One of the main plot points is a forbidden love between castes. Maya, a charming call-centre employee in Rajasthan, comes from the Vaishya trader caste. While her parents try to arrange a marriage for her, she falls in love with Bahuan, which she declares to her parents. She does not understand Bahuan's misgivings until learning that he is the orphaned son of Dalit (untouchable) servants who were burned at the stake for accidentally touching their master's shadow. They plan a future together while her parents arrange a marriage to Raj Ananda, and Bahuan works toward his career, eventually becoming a partner in a Brazilian company.

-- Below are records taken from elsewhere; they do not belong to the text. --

Context: an optimization exercise on an open-source flow, tuned for small area, a short achievable clock period and few clock cycles. The choices shown serve that exercise and are no tape-out recipe.
At most, simulation tests tie the RTL to the original design; equivalence was not proved.
No activity file was given, so power comes from the tool's default toggle rates.

==> flow/design.v <==
module tbpm_rxdec (
    input  wire        clk,
    input  wire        rst,
    input  wire        cfg_we,
    input  wire [7:0]  cfg_pct,
    input  wire [15:0] cfg_floor,
    input  wire [1:0]  cfg_reg_len,
    input  wire        cfg_reg0,
    input  wire        cfg_reg1,
    input  wire        in_valid,
    output wire        in_ready,
    input  wire [31:0] in_data,
    input  wire        in_last,
    output wire        out_valid,
    input  wire        out_ready,
    output wire        rl_ok,
    output wire [3:0]  rl_cause,
    output wire [31:0] rl_word,
    output wire        fw_ok,
    output wire [3:0]  fw_cause,
    output wire [31:0] fw_word,
    output wire        dsp_ok,
    output wire [1:0]  dsp_tried,
    output wire [31:0] dsp_word
);
    reg [6:0]  tol_pct;
    reg [15:0] tol_floor;
    reg [1:0]  reg_len;
    reg        reg0, reg1;
    always @(posedge clk) begin
        if (rst) begin
            tol_pct   <= 7'd25;
            tol_floor <= 16'd10;
            reg_len   <= 2'd0;
            reg0      <= 1'b0;
            reg1      <= 1'b0;
        end else if (cfg_we && cfg_pct <= 8'd100 && cfg_reg_len <= 2'd2) begin
            tol_pct   <= cfg_pct[6:0];
            tol_floor <= cfg_floor;
            reg_len   <= cfg_reg_len;
            reg0      <= cfg_reg0;
            reg1      <= cfg_reg1;
        end
    end
    reg        r_v;            
    reg        r_last;
    reg        r_s;            
    reg        r_u;            
    reg [16:0] r_d;            
    reg        rdy;            
    reg        done;           
    reg [7:0]  n_ent;          
    wire keep    = !n_ent[7];
    wire odd     = n_ent[0];
    wire needfsm = (odd && keep) || r_last;
    wire stall   = r_v && done && needfsm;
    wire absorb  = r_v && !stall;
    wire fin     = absorb && r_last;
    wire take    = in_valid && rdy;
    always @(posedge clk) begin
        if (!stall) begin
            r_last <= in_last;
            r_s    <= in_data[31];
            r_u    <= (in_data[31:17] == 15'd0) || (in_data[31:17] == 15'h7fff);
            r_d    <= in_data[16:0];
        end
    end
    wire       r_v_nx    = !rst && (stall || take);
    wire       r_last_nx = stall ? r_last : in_last;
    wire [7:0] n_nx      = (rst || fin) ? 8'd0 : (absorb && keep) ? n_ent + 8'd1 : n_ent;
    wire       done_nx   = !rst && (fin || (done && !out_ready));
    wire       rdy_nx    = !(r_v_nx && done_nx && ((n_nx[0] && !n_nx[7]) || r_last_nx));
    always @(posedge clk) begin
        r_v   <= r_v_nx;
        n_ent <= n_nx;
        done  <= done_nx;
        rdy   <= rdy_nx;
    end
    assign in_ready  = rdy;
    assign out_valid = done;
    wire [16:0] x = r_d ^ {17{r_s}};
    function ltc17(input [16:0] a, input [16:0] b, input c);
        integer i;
        reg l;
        begin
            l = c;
            for (i = 0; i < 17; i = i + 1)
                l = (!a[i] && b[i]) || ((!a[i] || b[i]) && l);
            ltc17 = l;
        end
    endfunction
    function lt18(input [17:0] a, input [17:0] b);
        integer i;
        reg l;
        begin
            l = 1'b0;
            for (i = 0; i < 18; i = i + 1)
                l = (!a[i] && b[i]) || ((!a[i] || b[i]) && l);
            lt18 = l;
        end
    endfunction
    wire        j0 = (n_ent[6:1] == 6'd0);
    wire [12:0] ta = j0 ? (odd ? {1'b0, tol_pct, 5'd0} : {tol_pct, 6'd0}) : {2'd0, tol_pct, 4'd0};
    wire [12:0] tb = j0 ? (odd ? {4'd0, tol_pct, 2'd0} : {5'd0, tol_pct, 1'b0}) : {6'd0, tol_pct};
    wire [12:0] kpa = j0 ? ta - tb : ta + tb;
    wire [16:0] wa  = {4'd0, kpa} + {1'b0, tol_floor};
    wire [17:0] nea = j0 ? (odd ? -18'sd2800 : -18'sd6200) : -18'sd1700;
    wire [17:0] da  = {1'b0, x} + nea + {17'd0, r_s};
    wire        in_a = ltc17(da[16:0] ^ {17{da[17]}}, wa, !da[17]);
    wire [10:0] kpb = {1'b0, tol_pct, 3'd0} + {3'd0, tol_pct, 1'b0} + {4'd0, tol_pct};
    wire [16:0] wb  = {7'd0, kpb[10:1]} + {1'b0, tol_floor};
    wire [17:0] db  = {1'b0, x} - 18'd550 + {17'd0, r_s};
    wire        in_b = ltc17(db[16:0] ^ {17{db[17]}}, wb, !db[17] || tol_pct[0]);
    wire x_nz     = (r_d != 17'd0);
    wire is_mark  = !r_s && r_u && x_nz;
    wire is_space =  r_s && r_u;
    reg        m_hit;
    reg        m_rl;           
    reg [14:0] m_val;
    always @(posedge clk) begin
        if (absorb && !odd) begin
            m_hit  <= is_mark && (j0 ? in_a : in_b);
            m_rl   <= is_mark && (r_d[16:15] == 2'b00);
            m_val  <= r_d[14:0];
        end
    end
    wire fw_pre  = odd && m_hit && is_space && in_a;
    wire fw_one  = fw_pre;
    wire fw_zero = odd && m_hit && is_space && in_b;
    wire        rl_sig = odd && m_rl && is_space && (x[16:15] == 2'b00);
    wire [15:0] wsum   = {1'b0, m_val} + {1'b0, x[14:0]};      
    wire ge1 = !lt18({2'd0, wsum}, 18'd1562);
    wire ge2 = !lt18({2'd0, wsum}, 18'd4687);
    wire ge3 = !lt18({2'd0, wsum}, 18'd7812);
    wire ge4 = !lt18({2'd0, wsum}, 18'd10937);
    wire ge5 = !lt18({2'd0, wsum}, 18'd14062);
    wire ge6 = !lt18({2'd0, wsum}, 18'd17187);
    wire c_zero  = rl_sig && ge1 && !ge2;
    wire c_same  = rl_sig && ge2 && !ge3;
    wire c_one   = rl_sig && ge3 && !ge4;
    wire c_stop  = rl_sig && ge4 && !ge5;
    wire c_start = rl_sig && ge5 && !ge6;
    wire pev = absorb && ((odd && keep) || (n_ent == 8'd0 && r_last));
    wire p0  = pev && (n_ent[6:1] == 6'd0);
    wire [5:0] pidx = n_ent[6:1];
    reg [4:0]  rl_c;
    reg [15:0] rl_sh;
    reg [7:0]  rl_rep;
    reg        rl_repnz;
    reg [7:0]  rl_src, rl_cmd;
    reg        rl_long;        
    wire rl_bit = c_one ? 1'b1 : c_zero ? 1'b0 : rl_sh[0];
    wire rl_idle = (rl_c == 5'd0);
    wire rl_stp  = (rl_c == 5'd18);
    wire rl_fin  = pev && !p0 && rl_stp && c_stop;
    always @(posedge clk) begin
        if (pev) begin
            if (p0 || rl_idle) begin
                if (c_start) begin
                    rl_c     <= 5'd1;
                    rl_sh[0] <= 1'b0;
                end else begin
                    rl_c     <= 5'd0;
                end
            end else if (rl_stp) begin
                rl_c <= 5'd0;
            end else if (c_zero || c_one || c_same) begin
                rl_sh <= {rl_sh[14:0], rl_bit};
                rl_c  <= rl_c + 5'd1;
            end else begin
                rl_c <= 5'd0;
            end
        end
    end
    always @(posedge clk) begin
        if (rl_fin) begin
            rl_src <= rl_sh[15:8];
            rl_cmd <= rl_sh[7:0];
        end
    end
    wire [7:0] rep_nx   = p0 ? 8'd0 : (rl_fin && rl_rep != 8'hff) ? rl_rep + 8'd1 : rl_rep;
    wire       repnz_nx = p0 ? 1'b0 : (rl_repnz || rl_fin);
    wire       long_nx  = p0 ? 1'b0 : (rl_long || (absorb && n_ent == 8'd41));
    always @(posedge clk) begin
        rl_rep   <= rep_nx;
        rl_repnz <= repnz_nx;
        rl_long  <= long_nx;
    end
    reg        fw_stop;
    reg [2:0]  fw_cause_q;
    reg        fw_bad;
    reg [15:0] fw_p;
    localparam [14:0] FW_HDR = 15'h2008;
    wire fw_sym  = fw_one || fw_zero;
    wire fw_hexp = FW_HDR[4'd15 - pidx[3:0]];
    wire fw_hmis = fw_one ^ fw_hexp;
    wire fw_cmis = fw_one ^ fw_p[15] ^ fw_p[7];
    wire in_hdr  = (pidx <= 6'd15);
    wire in_chk  = (pidx >= 6'd32);
    reg        fw_stop_nx;
    reg [2:0]  fw_cause_nx;
    reg        fw_bad_nx;
    always @(*) begin
        fw_stop_nx  = fw_stop;
        fw_cause_nx = fw_cause_q;
        fw_bad_nx   = fw_bad;
        if (p0) begin
            fw_stop_nx  = !fw_pre;
            fw_cause_nx = fw_pre ? 3'd4 : 3'd2;
            fw_bad_nx   = 1'b0;
        end else if (pev && !fw_stop) begin
            if (!fw_sym) begin
                fw_stop_nx = 1'b1;
            end else if (in_hdr) begin
                if (pidx == 6'd15) begin
                    if (fw_bad || fw_hmis) begin
                        fw_stop_nx  = 1'b1;
                        fw_cause_nx = 3'd5;
                    end
                end else begin
                    fw_bad_nx = fw_bad || fw_hmis;
                end
            end else if (in_chk) begin
                if (pidx == 6'd39) begin
                    fw_stop_nx  = 1'b1;
                    fw_cause_nx = (fw_bad || fw_cmis) ? 3'd6 : 3'd0;
                end else begin
                    fw_bad_nx = fw_bad || fw_cmis;
                end
            end
        end
    end
    always @(posedge clk) begin
        fw_stop    <= fw_stop_nx;
        fw_cause_q <= fw_cause_nx;
        fw_bad     <= fw_bad_nx;
        if (pev && !p0 && !fw_stop && fw_sym && !in_hdr)
            fw_p <= {fw_p[14:0], in_chk ? fw_p[15] : fw_one};
    end
    wire rl_ok_nx  = long_nx && repnz_nx;
    wire fw_ok_nx  = (fw_cause_nx == 3'd0);
    wire ok0_nx    = reg0 ? fw_ok_nx : rl_ok_nx;
    wire ok1_nx    = reg1 ? fw_ok_nx : rl_ok_nx;
    wire take0_nx  = (reg_len != 2'd0) && ok0_nx;
    wire take1_nx  = !take0_nx && (reg_len == 2'd2) && ok1_nx;
    reg rl_ok_q, fw_ok_q, sel_rl, sel_fw;
    reg [1:0] tried_q;
    always @(posedge clk) begin
        rl_ok_q <= rl_ok_nx;
        fw_ok_q <= fw_ok_nx;
        sel_rl  <= (take0_nx && !reg0) || (take1_nx && !reg1);
        sel_fw  <= (take0_nx &&  reg0) || (take1_nx &&  reg1);
        tried_q <= take0_nx ? 2'd1 : reg_len;
    end
    wire [23:0] rl_f = {rl_rep, rl_cmd, rl_src};
    wire [31:0] fw_f = {8'd1, fw_p[15:8], 4'd0, fw_p[3:0], 4'd0, fw_p[7:4]};
    assign rl_ok     = rl_ok_q;
    assign rl_cause  = {1'b0, {2{rl_long && !rl_repnz}}, !rl_ok_q};
    assign rl_word   = {8'd0, rl_f & {24{rl_ok_q}}};
    assign fw_ok     = fw_ok_q;
    assign fw_cause  = {1'b0, fw_cause_q};
    assign fw_word   = fw_f & {32{fw_ok_q}};
    assign dsp_ok    = sel_rl || sel_fw;
    assign dsp_tried = tried_q;
    assign dsp_word  = ({8'd0, rl_f} & {32{sel_rl}}) | (fw_f & {32{sel_fw}});
endmodule
Settings: LEC_CHECK=0, CAP_MARGIN=20, CORE_MARGIN=2, CORE_UTILIZATION=40, SLEW_MARGIN=20; clock period 35.0 ns.
run.sh (not shown) runs the stock make flow with config.mk's settings and CLKGATE_MAP_FILE= SYNTH_SCRIPT=/design/flow/synth_recipe.tcl, a recipe that flattens the netlist after the stock synthesis.
The baseline ran to the end with no violations.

Meanwhile, Raj falls in love with Brazilian Duda, who initially fights for Raj's affections but the cultural conflicts exhaust and disillusion her, and she turns away from Raj for a new love. Ravi then falls in love with a Brazilian woman, Camilla. As she tries to adapt to Hindu culture, she provokes conflict in the Ananda family of tradespeople, as Raj's younger sister Shanti aspires to become educated and eschews the traditional roles for women favoured by her mother. Ravi and Camilla eventually marry.

==Production==
===Locations===
Artistic and general director Marcos Schechtman and director Fred Mayrink traveled to India to write the telenovela's first scenes, which began filming on 1 October 2008 in the cities of Jaipur and Agra. In addition to 40 people from the Brazilian team, the telenovela had partnered with a local producer. The modern architecture of Dubai, in the United Arab Emirates, also served as filming locations for the show at the end of October.

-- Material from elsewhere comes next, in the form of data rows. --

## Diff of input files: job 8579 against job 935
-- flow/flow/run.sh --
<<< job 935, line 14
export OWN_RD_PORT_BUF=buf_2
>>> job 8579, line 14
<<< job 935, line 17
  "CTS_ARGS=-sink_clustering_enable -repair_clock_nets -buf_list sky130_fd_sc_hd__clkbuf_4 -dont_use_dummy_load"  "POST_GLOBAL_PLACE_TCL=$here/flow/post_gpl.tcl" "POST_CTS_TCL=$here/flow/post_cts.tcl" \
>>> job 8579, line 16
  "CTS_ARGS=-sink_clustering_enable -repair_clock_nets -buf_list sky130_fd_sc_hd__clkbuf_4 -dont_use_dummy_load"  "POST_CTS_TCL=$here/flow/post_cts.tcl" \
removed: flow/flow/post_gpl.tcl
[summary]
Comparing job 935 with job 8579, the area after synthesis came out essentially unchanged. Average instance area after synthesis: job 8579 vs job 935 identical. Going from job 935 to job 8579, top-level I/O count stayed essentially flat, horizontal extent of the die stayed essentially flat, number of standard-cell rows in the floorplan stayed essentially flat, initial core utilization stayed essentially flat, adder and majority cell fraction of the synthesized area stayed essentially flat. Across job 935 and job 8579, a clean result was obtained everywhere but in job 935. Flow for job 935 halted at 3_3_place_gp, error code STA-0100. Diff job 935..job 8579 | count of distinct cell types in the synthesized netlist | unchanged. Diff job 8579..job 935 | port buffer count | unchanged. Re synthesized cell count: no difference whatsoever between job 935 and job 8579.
What follows belongs to an exercise in optimizing a design on an open flow for small area, a short achievable clock period and few clock cycles; a production flow would make more cautious choices.
No run shown here included a check of the RTL's function; only the layout flow was run.
Power is estimated from default activity; no workload was simulated.

`design/flow/config.mk`:
```
export PLATFORM = sky130hd
export DESIGN_NAME = bitrat_enc
export DESIGN_NICKNAME = bitrat_enc
export VERILOG_FILES = /design/flow/design.v
export SDC_FILE = /design/flow/constraint.sdc
export NUM_CORES = 4
export LEC_CHECK = 0
export ABC_CLOCK_PERIOD_IN_PS = 2500
export CAP_MARGIN = 20
export CORE_MARGIN = 2
export CORE_UTILIZATION = 40
export SETUP_SLACK_MARGIN = 1.5
export SLEW_MARGIN = 20
```
`design/flow/constraint.sdc`:
```
create_clock -name core_clock -period 5.0 [get_ports {clk}]
set_input_delay 1.0000 -clock core_clock [delete_from_list [all_inputs] [get_ports {clk}]]
set_output_delay 1.0000 -clock core_clock [all_outputs]
set_load 0.01 [all_outputs]
```
Source: an optimization exercise on an open RTL-to-GDS flow (aim: small area). Production flows keep margins and buffers that such runs may drop. RTL that was checked went through simulation tests only; none was proved equivalent to the original. No functional check of the RTL was part of runs 3 and 4. Power figures rest on the tool's default switching activity, not on a simulated workload.

==> config.mk <==
export PLATFORM = sky130hd
export DESIGN_NAME = pyro_stream_ingest
export DESIGN_NICKNAME = pyro_stream_ingest
export VERILOG_FILES = /design/flow/design.v
export SDC_FILE = /design/flow/constraint.sdc
export NUM_CORES = 4
export LEC_CHECK = 0
export CAP_MARGIN = 20
export CORE_MARGIN = 2
export CORE_UTILIZATION = 40
export SLEW_MARGIN = 20
export SYNTH_HIERARCHICAL = 1
==> constraint.sdc <==
create_clock -name core_clock -period 10.0 [get_ports {clk}]
set_input_delay 2.0000 -clock core_clock [delete_from_list [all_inputs] [get_ports {clk}]]
set_output_delay 2.0000 -clock core_clock [all_outputs]
set_load 0.01 [all_outputs]
==> design.v <==
module pyro_hold #(
    parameter W = 8
) (
    input  wire [W-1:0] q,
    input  wire [W-1:0] d,
    input  wire         keep,
    input  wire         take,
    output wire [W-1:0] y
);
    assign y = (q & {W{keep}}) | (d & {W{take}});
endmodule
module pyro_stream_ingest (
    input  wire         clk,
    input  wire         rst,           
    input  wire         in_valid,      
    input  wire [7:0]   in_byte,
    input  wire [31:0]  now,           
    output reg          ev_valid,      
    output wire [2:0]   ev_code,       
    output reg  [87:0]  rec_0001,      
    output reg  [7:0]   rec_0002,      
    output reg  [103:0] rec_0201,      
    output reg  [7:0]   last_seq,      
    output reg          online         
);
    localparam [3:0] LEN_LOW  = 4'b1000,
                     LEN_HIGH = 4'b1001,
                     SEQ      = 4'b1010,
                     HDR_CRC8 = 4'b1011,
                     BODY     = 4'b1100,    
                     CRC_HI   = 4'b1101;    
    localparam [2:0] EV_RESYNC_LEN   = 3'd1,
                     EV_RESYNC_CRC8  = 3'd2,
                     EV_RESYNC_CRC16 = 3'd3,
                     EV_FRAME_OK     = 3'd4,
                     EV_FRAME_UNSUB  = 3'd5;
    function [7:0] crc8_step(input [7:0] c, input [7:0] b);
        integer i;
        begin
            crc8_step = c ^ b;
            for (i = 0; i < 8; i = i + 1)
                crc8_step = crc8_step[0] ? ((crc8_step >> 1) ^ 8'h8C) : (crc8_step >> 1);
        end
    endfunction
    function [15:0] crc16_step(input [15:0] c, input [7:0] b);
        integer i;
        begin
            crc16_step = c ^ {8'h00, b};
            for (i = 0; i < 8; i = i + 1)
                crc16_step = crc16_step[0] ? ((crc16_step >> 1) ^ 16'h8408) : (crc16_step >> 1);
        end
    endfunction
    localparam [15:0] CRC16_SOF = crc16_step(16'hFFFF, 8'hA5);
    localparam [7:0]  CRC8_SOF  = crc8_step(8'hFF, 8'hA5);
    reg [3:0]  st;
    reg [7:0]  rem;           
    reg [3:0]  k;             
    reg [1:0]  cls;           
    reg [7:0]  seq_r;
    reg [15:0] crc16_r;
    reg [7:0]  stage [0:12];
    reg        now0_r;        
    reg [6:0]  age;           
    assign ev_code = st[2:0];
    wire seek = !st[3];
    wire [15:0] crc16_next = crc16_step(crc16_r, in_byte);
    wire [7:0]  crc8_hdr   = crc8_step(crc8_step(crc8_step(CRC8_SOF, rem), 8'h00), seq_r);
    wire in_id    = (k[3:1] == 3'b000);
    wire pay_end  = (rem == 8'd0);
    wire crc_good = (crc16_next == 16'd0);
    wire disp     = in_valid && (st == CRC_HI) && crc_good;
    wire pay_take = in_valid && (st == BODY) && !in_id && !pay_end;
    wire seq_take = in_valid && (st == SEQ);
    wire       tick     = now[0] ^ now0_r;
    wire [6:0] age_next = disp ? 7'd26 : ((tick && age != 7'd127) ? age + 7'd1 : age);
    wire [103:0] stage_flat;
    wire [12:0]  kmask;                    
    wire [103:0] stage_y;
    genvar g;
    generate for (g = 0; g < 13; g = g + 1) begin : g_stage
        wire we = pay_take && (k == g + 2);
        assign stage_flat[8*g +: 8] = stage[g];
        assign kmask[g] = (k > g + 2);
        pyro_hold #(8) u_st (.q(stage[g]), .d(in_byte), .keep(!we), .take(we), .y(stage_y[8*g +: 8]));
    end endgenerate
    wire [7:0] seq_y;
    pyro_hold #(8) u_seq (.q(seq_r), .d(in_byte), .keep(!seq_take), .take(seq_take), .y(seq_y));
    wire [7:0] lseq_y;
    pyro_hold #(8) u_lseq (.q(last_seq), .d(seq_r), .keep(!(disp || rst)), .take(disp && !rst), .y(lseq_y));
    wire sel_0001 = disp && (cls == 2'b10);
    wire sel_0002 = disp && (cls == 2'b01);
    wire sel_0201 = disp && (cls == 2'b11);
    wire [87:0]  r1_y;
    wire [7:0]   r2_y;
    wire [103:0] r3_y;
    generate for (g = 0; g < 11; g = g + 1) begin : g_r1
        wire e = sel_0001 && kmask[g];
        pyro_hold #(8) u (.q(rec_0001[8*g +: 8]), .d(stage[g]), .keep(!(e || rst)), .take(e && !rst), .y(r1_y[8*g +: 8]));
    end endgenerate
    generate for (g = 0; g < 1; g = g + 1) begin : g_r2
        wire e = sel_0002 && kmask[g];
        pyro_hold #(8) u (.q(rec_0002[8*g +: 8]), .d(stage[g]), .keep(!(e || rst)), .take(e && !rst), .y(r2_y[8*g +: 8]));
    end endgenerate
    generate for (g = 0; g < 13; g = g + 1) begin : g_r3
        wire e = sel_0201 && kmask[g];
        pyro_hold #(8) u (.q(rec_0201[8*g +: 8]), .d(stage[g]), .keep(!(e || rst)), .take(e && !rst), .y(r3_y[8*g +: 8]));
    end endgenerate
    integer j;
    always @(posedge clk) begin
        now0_r <= now[0];
        if (rst) begin
            st       <= 4'b0000;
            ev_valid <= 1'b0;
        end else begin
            ev_valid <= 1'b0;
            if (in_valid) begin
                case (st)
                LEN_LOW:  st <= LEN_HIGH;
                LEN_HIGH: begin
                    if (in_byte != 8'h00 || rem[7:3] == 5'b11111) begin
                        st       <= {1'b0, EV_RESYNC_LEN};
                        ev_valid <= 1'b1;
                    end else
                        st <= SEQ;
                end
                SEQ:      st <= HDR_CRC8;
                HDR_CRC8: begin
                    if (in_byte != crc8_hdr) begin
                        st       <= {1'b0, EV_RESYNC_CRC8};
                        ev_valid <= 1'b1;
                    end else
                        st <= BODY;
                end
                BODY: if (!in_id && pay_end) st <= CRC_HI;
                CRC_HI: begin
                    ev_valid <= 1'b1;
                    if (!crc_good)         st <= {1'b0, EV_RESYNC_CRC16};
                    else if (cls != 2'b00) st <= {1'b0, EV_FRAME_OK};
                    else                   st <= {1'b0, EV_FRAME_UNSUB};
                end
                default: if (seek && in_byte == 8'hA5) st <= LEN_LOW;
                endcase
            end
        end
        if (seek) begin
            crc16_r <= CRC16_SOF;
            k       <= 4'd0;
        end else if (in_valid) begin
            crc16_r <= crc16_next;
            if (st == LEN_LOW) rem <= in_byte;
            if (st == BODY && (in_id || !pay_end) && k != 4'd15) k <= k + 4'd1;
            if (pay_take) rem <= rem - 8'd1;
            if (st == BODY && k == 4'd0) cls <= {in_byte == 8'h01, in_byte == 8'h02};
            if (st == BODY && k == 4'd1)
                cls <= {cls[1] && (in_byte == 8'h00 || in_byte == 8'h02),
                        (cls[0] && in_byte == 8'h00) || (cls[1] && in_byte == 8'h02)};
        end
        for (j = 0; j < 13; j = j + 1)
            stage[j] <= stage_y[8*j +: 8];
        seq_r    <= seq_y;
        last_seq <= lseq_y;
        rec_0001 <= r1_y;
        rec_0002 <= r2_y;
        rec_0201 <= r3_y;
        if (rst) begin
            online <= 1'b0;
            age    <= 7'd127;
        end else begin
            age    <= age_next;
            online <= (age_next != 7'd127);
        end
    end
endmodule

===Sets and art direction===
In order to recreate the environment for the story, three-city sets were constructed at Projac in Rio de Janeiro, totalling 11,500 m2. One of these sets imitates the typical architecture of the Lapa neighborhood in Rio de Janeiro, Brazil, while the other two attempt to recreate features of the Indian state of Rajasthan.

Indian culture and architecture are represented in the telenovela (top). Cléo Pires wearing a sari (bottom).

Using the cities of Jaipur, Jodhpur and Mumbai as references, the art director built 42 shops and a temple of Shiva, in addition to the street façade for a movie theater, and terracota-colored households of the four main Indian families of the story. One of the margins of the Ganges was also reproduced, through an artificial lake built near the entrance of the studio complex.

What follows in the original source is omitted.